--- START ---
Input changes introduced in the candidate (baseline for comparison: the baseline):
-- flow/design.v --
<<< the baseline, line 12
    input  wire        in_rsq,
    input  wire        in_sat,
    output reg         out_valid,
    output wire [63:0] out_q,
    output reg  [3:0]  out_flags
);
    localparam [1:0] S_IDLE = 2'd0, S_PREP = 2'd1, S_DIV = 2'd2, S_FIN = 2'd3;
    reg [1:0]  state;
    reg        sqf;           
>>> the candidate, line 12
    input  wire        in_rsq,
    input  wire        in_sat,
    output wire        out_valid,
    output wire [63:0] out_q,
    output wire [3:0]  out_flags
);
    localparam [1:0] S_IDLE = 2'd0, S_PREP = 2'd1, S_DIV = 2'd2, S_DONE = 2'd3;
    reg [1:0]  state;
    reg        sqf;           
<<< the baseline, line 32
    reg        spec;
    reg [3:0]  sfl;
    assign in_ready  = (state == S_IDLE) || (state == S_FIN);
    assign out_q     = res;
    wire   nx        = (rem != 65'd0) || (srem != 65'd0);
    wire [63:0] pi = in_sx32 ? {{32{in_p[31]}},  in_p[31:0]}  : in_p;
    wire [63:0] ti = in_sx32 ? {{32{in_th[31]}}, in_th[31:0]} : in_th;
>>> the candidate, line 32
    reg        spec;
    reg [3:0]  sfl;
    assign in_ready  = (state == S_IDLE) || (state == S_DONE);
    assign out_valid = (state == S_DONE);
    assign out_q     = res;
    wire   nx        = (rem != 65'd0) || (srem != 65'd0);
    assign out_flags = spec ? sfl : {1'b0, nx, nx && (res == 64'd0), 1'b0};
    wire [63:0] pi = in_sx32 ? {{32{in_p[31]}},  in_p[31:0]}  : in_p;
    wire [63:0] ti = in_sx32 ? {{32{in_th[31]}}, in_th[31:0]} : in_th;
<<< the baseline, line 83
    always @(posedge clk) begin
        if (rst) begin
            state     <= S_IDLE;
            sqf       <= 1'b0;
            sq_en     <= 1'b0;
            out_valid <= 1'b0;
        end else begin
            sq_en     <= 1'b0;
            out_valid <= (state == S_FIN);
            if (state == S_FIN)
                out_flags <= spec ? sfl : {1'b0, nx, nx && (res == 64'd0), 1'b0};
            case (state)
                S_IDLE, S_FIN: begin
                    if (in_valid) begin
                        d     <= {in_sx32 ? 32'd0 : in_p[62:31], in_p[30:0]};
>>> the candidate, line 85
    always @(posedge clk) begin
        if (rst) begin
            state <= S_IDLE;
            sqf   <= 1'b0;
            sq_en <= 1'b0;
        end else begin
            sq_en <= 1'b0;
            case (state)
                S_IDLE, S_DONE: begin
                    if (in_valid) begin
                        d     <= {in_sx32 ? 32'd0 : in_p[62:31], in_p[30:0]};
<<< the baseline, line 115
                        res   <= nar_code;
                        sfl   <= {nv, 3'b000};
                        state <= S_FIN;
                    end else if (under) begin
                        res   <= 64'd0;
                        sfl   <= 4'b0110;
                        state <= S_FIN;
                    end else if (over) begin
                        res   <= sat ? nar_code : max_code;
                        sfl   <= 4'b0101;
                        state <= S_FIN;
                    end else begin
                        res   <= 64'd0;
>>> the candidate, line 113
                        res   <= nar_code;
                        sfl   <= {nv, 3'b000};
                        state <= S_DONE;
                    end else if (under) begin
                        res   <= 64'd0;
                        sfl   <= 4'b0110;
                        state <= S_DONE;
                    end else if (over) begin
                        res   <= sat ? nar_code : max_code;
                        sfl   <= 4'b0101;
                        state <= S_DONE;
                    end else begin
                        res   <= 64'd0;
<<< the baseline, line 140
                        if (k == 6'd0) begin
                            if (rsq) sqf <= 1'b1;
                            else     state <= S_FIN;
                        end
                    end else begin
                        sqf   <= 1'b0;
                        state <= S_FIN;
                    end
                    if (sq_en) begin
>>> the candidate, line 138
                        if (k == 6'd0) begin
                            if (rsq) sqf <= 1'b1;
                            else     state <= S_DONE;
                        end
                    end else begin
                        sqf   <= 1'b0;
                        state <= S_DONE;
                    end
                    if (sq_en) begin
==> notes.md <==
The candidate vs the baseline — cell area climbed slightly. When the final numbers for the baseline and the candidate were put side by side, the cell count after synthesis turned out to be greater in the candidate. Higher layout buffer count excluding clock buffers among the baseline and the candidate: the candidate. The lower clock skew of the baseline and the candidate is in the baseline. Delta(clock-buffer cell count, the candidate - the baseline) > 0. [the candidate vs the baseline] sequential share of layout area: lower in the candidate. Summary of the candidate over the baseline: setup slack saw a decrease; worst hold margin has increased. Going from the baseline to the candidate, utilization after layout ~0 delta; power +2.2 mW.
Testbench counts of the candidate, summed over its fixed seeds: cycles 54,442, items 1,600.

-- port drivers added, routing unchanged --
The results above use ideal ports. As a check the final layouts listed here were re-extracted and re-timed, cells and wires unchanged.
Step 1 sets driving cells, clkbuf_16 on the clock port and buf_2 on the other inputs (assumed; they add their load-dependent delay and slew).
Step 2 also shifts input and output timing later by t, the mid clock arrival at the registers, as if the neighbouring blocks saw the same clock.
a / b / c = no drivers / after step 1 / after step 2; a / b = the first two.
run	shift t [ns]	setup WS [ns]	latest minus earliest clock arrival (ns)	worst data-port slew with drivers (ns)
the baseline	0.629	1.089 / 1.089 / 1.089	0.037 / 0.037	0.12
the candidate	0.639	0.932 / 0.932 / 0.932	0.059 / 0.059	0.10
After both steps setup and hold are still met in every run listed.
--- END ---
--- START ---
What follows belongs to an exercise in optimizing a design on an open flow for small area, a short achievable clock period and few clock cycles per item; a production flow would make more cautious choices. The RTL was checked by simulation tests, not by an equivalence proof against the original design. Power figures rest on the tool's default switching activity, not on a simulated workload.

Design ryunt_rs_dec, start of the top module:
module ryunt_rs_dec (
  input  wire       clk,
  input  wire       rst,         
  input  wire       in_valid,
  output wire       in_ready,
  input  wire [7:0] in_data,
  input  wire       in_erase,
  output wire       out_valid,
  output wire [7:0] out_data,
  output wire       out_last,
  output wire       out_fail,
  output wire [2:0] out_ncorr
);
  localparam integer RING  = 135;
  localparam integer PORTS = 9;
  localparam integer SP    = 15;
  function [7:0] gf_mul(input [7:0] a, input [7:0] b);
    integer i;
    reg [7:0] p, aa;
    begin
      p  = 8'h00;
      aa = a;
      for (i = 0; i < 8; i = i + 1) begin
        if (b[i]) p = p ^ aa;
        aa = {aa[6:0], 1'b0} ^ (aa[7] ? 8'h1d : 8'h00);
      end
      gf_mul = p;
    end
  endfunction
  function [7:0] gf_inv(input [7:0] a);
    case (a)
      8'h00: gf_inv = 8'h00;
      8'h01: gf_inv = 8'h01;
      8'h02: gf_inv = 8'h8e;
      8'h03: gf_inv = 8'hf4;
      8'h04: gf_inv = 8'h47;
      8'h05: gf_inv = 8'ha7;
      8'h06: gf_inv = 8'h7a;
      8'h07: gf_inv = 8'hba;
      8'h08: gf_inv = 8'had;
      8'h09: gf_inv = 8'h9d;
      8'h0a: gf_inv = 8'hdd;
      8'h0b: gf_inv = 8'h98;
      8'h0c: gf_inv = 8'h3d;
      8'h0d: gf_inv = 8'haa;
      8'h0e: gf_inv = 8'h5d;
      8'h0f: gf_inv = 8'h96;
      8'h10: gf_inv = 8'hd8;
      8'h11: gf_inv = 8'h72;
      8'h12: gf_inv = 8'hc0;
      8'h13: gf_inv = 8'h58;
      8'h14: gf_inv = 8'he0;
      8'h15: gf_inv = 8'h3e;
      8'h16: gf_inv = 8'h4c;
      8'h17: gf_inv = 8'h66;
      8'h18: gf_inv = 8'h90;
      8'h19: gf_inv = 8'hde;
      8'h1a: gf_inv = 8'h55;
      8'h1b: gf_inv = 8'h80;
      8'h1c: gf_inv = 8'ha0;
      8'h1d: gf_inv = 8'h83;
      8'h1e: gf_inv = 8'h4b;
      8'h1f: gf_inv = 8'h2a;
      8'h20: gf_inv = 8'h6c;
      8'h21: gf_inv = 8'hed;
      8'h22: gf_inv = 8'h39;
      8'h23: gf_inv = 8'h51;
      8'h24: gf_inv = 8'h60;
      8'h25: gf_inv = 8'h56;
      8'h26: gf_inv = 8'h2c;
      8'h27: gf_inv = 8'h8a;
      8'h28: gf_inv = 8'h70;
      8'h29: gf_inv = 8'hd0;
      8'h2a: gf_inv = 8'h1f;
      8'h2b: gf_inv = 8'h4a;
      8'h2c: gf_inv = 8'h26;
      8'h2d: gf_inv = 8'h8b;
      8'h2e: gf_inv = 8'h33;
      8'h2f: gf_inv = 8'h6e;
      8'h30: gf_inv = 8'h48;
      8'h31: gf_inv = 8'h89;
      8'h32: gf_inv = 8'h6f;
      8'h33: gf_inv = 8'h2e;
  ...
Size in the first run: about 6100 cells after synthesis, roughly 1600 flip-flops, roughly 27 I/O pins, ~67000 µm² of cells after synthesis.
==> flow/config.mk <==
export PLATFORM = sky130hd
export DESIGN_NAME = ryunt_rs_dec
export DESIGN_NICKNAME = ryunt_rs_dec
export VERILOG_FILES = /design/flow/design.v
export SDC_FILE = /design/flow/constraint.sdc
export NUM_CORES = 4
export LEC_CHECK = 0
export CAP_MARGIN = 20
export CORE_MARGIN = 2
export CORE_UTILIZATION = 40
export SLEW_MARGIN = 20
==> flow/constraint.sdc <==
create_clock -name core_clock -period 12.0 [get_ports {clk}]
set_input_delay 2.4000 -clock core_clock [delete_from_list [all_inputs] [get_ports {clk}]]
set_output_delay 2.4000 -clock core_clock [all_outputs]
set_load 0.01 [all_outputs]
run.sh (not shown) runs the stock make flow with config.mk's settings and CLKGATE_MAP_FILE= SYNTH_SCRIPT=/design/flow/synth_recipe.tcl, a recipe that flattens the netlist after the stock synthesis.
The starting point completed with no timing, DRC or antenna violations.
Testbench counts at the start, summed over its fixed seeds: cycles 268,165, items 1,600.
--- END ---
Aim of the task: The answer must consist of every line from the data that holds the string "arrival".

Finished task:
Step 2 also shifts input and output timing later by t, the mid clock arrival at the registers, as if the neighbouring blocks saw the same clock.
run	shift t [ns]	setup WS [ns]	latest minus earliest clock arrival (ns)	worst data-port slew with drivers (ns)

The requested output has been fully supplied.